Case Based Peer Perspectives: Metastatic Castration-Resistant Prostate Cancer - Episode 2
Pedro C. Barata, MD, MSc:Symptoms for metastatic prostate cancer can vary, depending on where you develop metastases, basically. So I would argue that most patients will present with bone metastasis, which is the most common site of disease, followed by nodal involvement, and then soft tissue and visceral disease. If I have a patient with bone metastasis, 1 of the most common symptoms that occurs is actually bone pain. And so for all patients, we should think of bone pain and fatigue when we are suspicious of metastasis. But for example, if you develop metastasis in other sitessuch as nodal involvement or the pelvic region, for instance—you can develop other types of symptoms, such as obstructive symptoms, edema, etc. So I would argue that the presenting symptoms depend on where you have metastatic disease. But bone pain is 1 of the most common symptoms.
Bone metastasis is the most common site of metastases in patients with metastatic prostate cancer. It can occur alone, meaning the patient might present with bone-only disease, which occurs in maybe half or even more than half of the patients we see in clinic. Or patients can present with bone metastases plus other sites of disease, and that can go as high as 90% or so. And then you can also have patients who also present with nodal involvement only or nodes plus visceral disease with no bone metastases, but that group of patients is probably a minority.
The biology of prostate cancer is extremely important and does have prognostic and therapeutic implications. Patients with predominantly bone disease are different from patients with visceral disease, for example. And I’m thinking of patients who have straightforward adenocarcinoma of the prostate without neuroendocrine features. Compared with patients who develop visceral disease, they usually have poor differentiation of clones of the tumor, where neuroendocrine features can arise. Again, it does help to know the characteristics of the tumor and the biology of the tumor. It does have predictive prognostic implications. So it’s important for us, for treating physicians, to know what type of prostate cancer this patient has.
Historically, we have been using conventional scans, including bone scans and CT [computed tomography] scans, to diagnose men with metastatic prostate cancer. In trials, we have still been including conventional scanning as part of the protocols. But I would argue that novel imaging, using PET [positron emission tomography] scans with prostate-specific tracers, is being increasingly used. We now have a number of options that are either FDA approved or soon to be FDA approved, and I’m thinking about PSMA [prostate-specific membrane antigen], Axumin or fluciclovine [F 18], choline, and fluoride PET. The advantage of these PET scans or the use of these tracers is that they increase our ability to diagnose metastatic disease much sooner compared with the use of CT and bone scans. In the future, as we tend to use more and more PET scans for prostate cancer, we’ll very likely diagnose prostate cancer at advanced stages much earlier.
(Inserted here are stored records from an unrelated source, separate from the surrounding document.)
[config.mk]
export PLATFORM = sky130hd
export DESIGN_NAME = cpu_div_idiv_unit
export DESIGN_NICKNAME = d
export VERILOG_FILES = /design/src/sv/cdiv_pkg.sv /design/src/sv/cdiv_front.sv /design/src/sv/cdiv_queue.sv /design/src/sv/cdiv_back.sv /design/src/sv/cpu_div_idiv_unit.sv
export SDC_FILE = /design/constraint.sdc
export NUM_CORES = 2
export LEC_CHECK = 0
export BUFFER_PORTS_ARGS = -buffer_cell sky130_fd_sc_hd__clkbuf_2
export CAP_MARGIN = 5
export CORE_MARGIN = 2
export CORE_UTILIZATION = 30
export DETAILED_ROUTE_END_ITERATION = 8
export PLACE_DENSITY = 0.46
export SYNTH_ARGS = -nofsm -noshare
export SYNTH_HDL_FRONTEND = slang
export SYNTH_SLANG_ARGS = --single-unit
export TNS_END_PERCENT = 50
[constraint.sdc]
create_clock -name aclk -period 30.6 [get_ports aclk]
set_input_delay 6.12 -clock aclk [delete_from_list [all_inputs] [get_ports aclk]]
set_output_delay 6.12 -clock aclk [all_outputs]
set_load 0.01 [all_outputs]
==> src/rtl/core/lfp_pkg.sv <==
// Shared types and constants for the lidar frame parser.
// Used by the parser top level, its output buffer and the port checker.
`default_nettype none

package lfp_pkg;

  localparam logic [7:0] HDR_BYTE = 8'h59;
  localparam logic [3:0] POS_HDR0 = 4'd0;
  localparam logic [3:0] POS_HDR1 = 4'd1;
  localparam logic [3:0] POS_DATA0 = 4'd2;
  localparam logic [3:0] POS_CSUM = 4'd8;
  localparam int unsigned PAYLOAD_BYTES = 6;
  localparam int unsigned OUT_CNT_W = 32;

  localparam logic REG_MIN_DIST = 1'b0;
  localparam logic REG_MAX_DIST = 1'b1;

  localparam logic [15:0] MIN_DIST_RST = 16'd1;
  localparam logic [15:0] MAX_DIST_RST = 16'd1200;

  typedef enum logic [1:0] {
    ST_INCOMPLETE = 2'd0,
    ST_VALID      = 2'd1,
    ST_CSUM_ERR   = 2'd2,
    ST_RANGE_ERR  = 2'd3
  } lfp_status_e;

  typedef struct packed {
    lfp_status_e            status;
    logic [15:0]            distance;
    logic [15:0]            strength;
    logic signed [15:0]     temperature;
    logic                   have_valid;
    logic [OUT_CNT_W-1:0]   good_frames;
    logic [OUT_CNT_W-1:0]   bad_frames;
    logic [OUT_CNT_W-1:0]   byte_total;
  } lfp_result_t;

endpackage

`default_nettype wire

==> src/rtl/core/lfp_skid.sv <==
// Two-entry output buffer for parser results: result register plus skid register.
// Depends on lfp_pkg for the result record type.
`default_nettype none

module lfp_skid (
  input  wire logic                 clk_i,
  input  wire logic                 rst_ni,
  input  wire logic                 in_valid_i,
  output logic                      in_ready_o,
  input  wire lfp_pkg::lfp_result_t in_data_i,
  output logic                      out_valid_o,
  input  wire logic                 out_ready_i,
  output lfp_pkg::lfp_result_t      out_data_o
);
  import lfp_pkg::*;

  logic        out_valid_q, out_valid_d;
  logic        skid_valid_q, skid_valid_d;
  lfp_result_t out_data_q, out_data_d;
  lfp_result_t skid_data_q, skid_data_d;
  logic        push;
  logic        pop;

  assign in_ready_o  = !skid_valid_q;
  assign out_valid_o = out_valid_q;
  assign out_data_o  = out_data_q;
  assign push        = in_valid_i && !skid_valid_q;
  assign pop         = out_valid_q && out_ready_i;

  always_comb begin
    out_valid_d  = out_valid_q;
    skid_valid_d = skid_valid_q;
    out_data_d   = out_data_q;
    skid_data_d  = skid_data_q;
    if (push) begin
      if (out_valid_q && !out_ready_i) begin
        skid_data_d  = in_data_i;
        skid_valid_d = 1'b1;
      end else begin
        out_data_d  = in_data_i;
        out_valid_d = 1'b1;
      end
    end else if (pop) begin
      if (skid_valid_q) begin
        out_data_d   = skid_data_q;
        skid_valid_d = 1'b0;
      end else begin
        out_valid_d = 1'b0;
      end
    end
  end

  always_ff @(posedge clk_i or negedge rst_ni) begin
    if (!rst_ni) begin
      out_valid_q  <= 1'b0;
      skid_valid_q <= 1'b0;
    end else begin
      out_valid_q  <= out_valid_d;
      skid_valid_q <= skid_valid_d;
    end
  end

  always_ff @(posedge clk_i) begin
    out_data_q  <= out_data_d;
    skid_data_q <= skid_data_d;
  end

endmodule

`default_nettype wire

==> src/rtl/core/lidar_frame_parser.sv <==
// Byte-serial parser for 9-byte lidar frames: header hunt, running checksum, decode.
// Depends on lfp_pkg and instantiates lfp_skid for the result side.
// A result is registered in the buffer's result slot, or the skid slot while output stalls.
// Throughput: one byte per cycle while the buffer is not full; a running checksum register
// means each byte is final work. The two-entry result buffer keeps taking bytes
// while one result waits downstream. Reset clears the parser position, held measurement,
// counters and sets the distance limits to 1 and 1200; the frame byte buffer is not reset.
`default_nettype none

module lidar_frame_parser #(
  parameter int unsigned COUNTER_BITS = 32
) (
  input  wire logic        clk_i,
  input  wire logic        rst_ni,
  input  wire logic        cfg_we_i,
  input  wire logic        cfg_idx_i,
  input  wire logic [15:0] cfg_wdata_i,
  input  wire logic        rx_valid_i,
  output logic             rx_ready_o,
  input  wire logic [7:0]  rx_byte_i,
  output logic             res_valid_o,
  input  wire logic        res_ready_i,
  output logic [1:0]       status_o,
  output logic [15:0]      distance_o,
  output logic [15:0]      strength_o,
  output logic signed [15:0] temp_raw_o,
  output logic             have_valid_o,
  output logic [31:0]      good_frames_o,
  output logic [31:0]      bad_frames_o,
  output logic [31:0]      byte_total_o
);
  import lfp_pkg::*;

  logic [15:0]             min_dist_q, max_dist_q;
  logic [3:0]              pos_q, pos_d;
  logic [7:0]              sum_q, sum_d;
  logic [7:0]              frame_q [PAYLOAD_BYTES];
  logic [2:0]              wr_idx;
  logic                    frame_we;
  logic [15:0]             held_dist_q, held_dist_d;
  logic [15:0]             held_str_q, held_str_d;
  logic [15:0]             held_temp_q, held_temp_d;
  logic                    valid_flag_q, valid_flag_d;
  logic [COUNTER_BITS-1:0] good_q, good_d;
  logic [COUNTER_BITS-1:0] bad_q, bad_d;
  logic [COUNTER_BITS-1:0] rcv_q, rcv_d;
  logic [15:0]             dec_dist, dec_str, dec_temp;
  lfp_status_e             status;
  logic                    accept;
  lfp_result_t             result;
  lfp_result_t             res_data;

  assign accept   = rx_valid_i && rx_ready_o;
  assign wr_idx   = 3'(pos_q - POS_DATA0);
  assign dec_dist = {frame_q[1], frame_q[0]};
  assign dec_str  = {frame_q[3], frame_q[2]};
  assign dec_temp = {frame_q[5], frame_q[4]};

  always_comb begin
    pos_d        = pos_q;
    sum_d        = sum_q;
    frame_we     = 1'b0;
    status       = ST_INCOMPLETE;
    held_dist_d  = held_dist_q;
    held_str_d   = held_str_q;
    held_temp_d  = held_temp_q;
    valid_flag_d = valid_flag_q;
    good_d       = good_q;
    bad_d        = bad_q;
    rcv_d        = rcv_q + COUNTER_BITS'(1);
    case (pos_q)
      POS_HDR0: begin
        if (rx_byte_i == HDR_BYTE) begin
          pos_d = POS_HDR1;
          sum_d = HDR_BYTE;
        end
      end
      POS_HDR1: begin
        if (rx_byte_i == HDR_BYTE) begin
          pos_d = POS_DATA0;
          sum_d = sum_q + rx_byte_i;
        end else begin
          pos_d = POS_HDR0;
        end
      end
      POS_CSUM: begin
        pos_d = POS_HDR0;
        if (sum_q != rx_byte_i) begin
          status = ST_CSUM_ERR;
          bad_d  = bad_q + COUNTER_BITS'(1);
        end else if (dec_dist < min_dist_q || dec_dist > max_dist_q) begin
          status = ST_RANGE_ERR;
          bad_d  = bad_q + COUNTER_BITS'(1);
        end else begin
          status       = ST_VALID;
          held_dist_d  = dec_dist;
          held_str_d   = dec_str;
          held_temp_d  = dec_temp;
          valid_flag_d = 1'b1;
          good_d       = good_q + COUNTER_BITS'(1);
        end
      end
      default: begin
        frame_we = 1'b1;
        sum_d    = sum_q + rx_byte_i;
        pos_d    = pos_q + 4'd1;
      end
    endcase
  end

  always_comb begin
    result.status      = status;
    result.distance    = held_dist_d;
    result.strength    = held_str_d;
    result.temperature = held_temp_d;
    result.have_valid  = valid_flag_d;
    result.good_frames = OUT_CNT_W'(good_d);
    result.bad_frames  = OUT_CNT_W'(bad_d);
    result.byte_total  = OUT_CNT_W'(rcv_d);
  end

  always_ff @(posedge clk_i or negedge rst_ni) begin
    if (!rst_ni) begin
      min_dist_q   <= MIN_DIST_RST;
      max_dist_q   <= MAX_DIST_RST;
      pos_q        <= POS_HDR0;
      sum_q        <= '0;
      held_dist_q  <= '0;
      held_str_q   <= '0;
      held_temp_q  <= '0;
      valid_flag_q <= 1'b0;
      good_q       <= '0;
      bad_q        <= '0;
      rcv_q        <= '0;
    end else begin
      if (cfg_we_i) begin
        if (cfg_idx_i == REG_MIN_DIST) begin
          min_dist_q <= cfg_wdata_i;
        end else begin
          max_dist_q <= cfg_wdata_i;
        end
      end
      if (accept) begin
        pos_q        <= pos_d;
        sum_q        <= sum_d;
        held_dist_q  <= held_dist_d;
        held_str_q   <= held_str_d;
        held_temp_q  <= held_temp_d;
        valid_flag_q <= valid_flag_d;
        good_q       <= good_d;
        bad_q        <= bad_d;
        rcv_q        <= rcv_d;
      end
    end
  end

  always_ff @(posedge clk_i) begin
    if (accept && frame_we) begin
      frame_q[wr_idx] <= rx_byte_i;
    end
  end

  lfp_skid u_skid (
    .clk_i       (clk_i),
    .rst_ni      (rst_ni),
    .in_valid_i  (rx_valid_i),
    .in_ready_o  (rx_ready_o),
    .in_data_i   (result),
    .out_valid_o (res_valid_o),
    .out_ready_i (res_ready_i),
    .out_data_o  (res_data)
  );

  assign status_o      = res_data.status;
  assign distance_o    = res_data.distance;
  assign strength_o    = res_data.strength;
  assign temp_raw_o    = res_data.temperature;
  assign have_valid_o  = res_data.have_valid;
  assign good_frames_o = res_data.good_frames;
  assign bad_frames_o  = res_data.bad_frames;
  assign byte_total_o  = res_data.byte_total;

endmodule

`default_nettype wire

==> config.mk <==
export PLATFORM = sky130hd
export DESIGN_NAME = lidar_frame_parser
export DESIGN_NICKNAME = d
export VERILOG_FILES = /design/src/rtl/core/lfp_pkg.sv /design/src/rtl/core/lfp_skid.sv /design/src/rtl/core/lidar_frame_parser.sv
export SDC_FILE = /design/constraint.sdc
export NUM_CORES = 1
export LEC_CHECK = 0
export CAP_MARGIN = 10
export CORE_AREA = 10 10 194 214
export DETAILED_ROUTE_END_ITERATION = 10
export DIE_AREA = 0 0 204 224
export DONT_BUFFER_PORTS = 1
export PLACE_DENSITY = 0.8
export SETUP_SLACK_MARGIN = 0.5
export SLEW_MARGIN = 20
export SYNTH_ARGS = -nofsm -noshare
export SYNTH_HDL_FRONTEND = slang
export SYNTH_HIERARCHICAL = 1
export SYNTH_SLANG_ARGS = --single-unit
export TNS_END_PERCENT = 10
==> constraint.sdc <==
create_clock -name clk_i -period 18.8 [get_ports clk_i]
set_input_delay 3.76 -clock clk_i [delete_from_list [all_inputs] [get_ports clk_i]]
set_output_delay 3.76 -clock clk_i [all_outputs]
set_load 0.01 [all_outputs]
PSA has historically been a biomarker that we all use. There are some conflicting data about the absolute number and the value of that number. But it’s true that we all use it to monitor response to treatments, right? So we usually say that symptoms are relevant, and then scans are relevant, and then numbersmeaning PSA—are relevant too. What happens is as we treat, as we expose different treatments for patients who develop progressive metastatic CRPC [castrate-resistant protate cancer], we are basically selecting poorly differentiated or undifferentiated clones of this prostate cancer. In other words, we are selecting clones that are less likely to respond to androgen-directed therapies, and it might be [that] their growth is being driven by other mechanism and pathways. And so when that happens, PSA is less important. In other words, in clinical practice, it is very possible that we see a patient who is progressing despite low levels of PSA or even no PSA at all.
When we have a patient with bone metastases and we know we have adenocarcinoma of the prostate, regardless of the Gleason score, we can consider all treatments available for this patient, including androgen receptor targeted therapies, chemotherapy, bone-targeted therapy such as radium 223, or even dendritic cell vaccine, Provenge. When we have patients with soft tissue or visceral disease, we usually consider chemotherapy as a stronger option. Although we do have data showing that androgen receptor targeted therapies are options as well, such as enzalutamide or abiraterone. But other therapies, such as radium 223, become less valuable because they don’t work for patients who have disease outside the bone.
Transcript edited for clarity.
Case: A 69-Year-Old Man With mCRPC Progressing on Therapy
8 months later, patient complained of fatigue and mild back discomfort
One year later patient presented with increased lower back discomfort causing disruption in daily activity.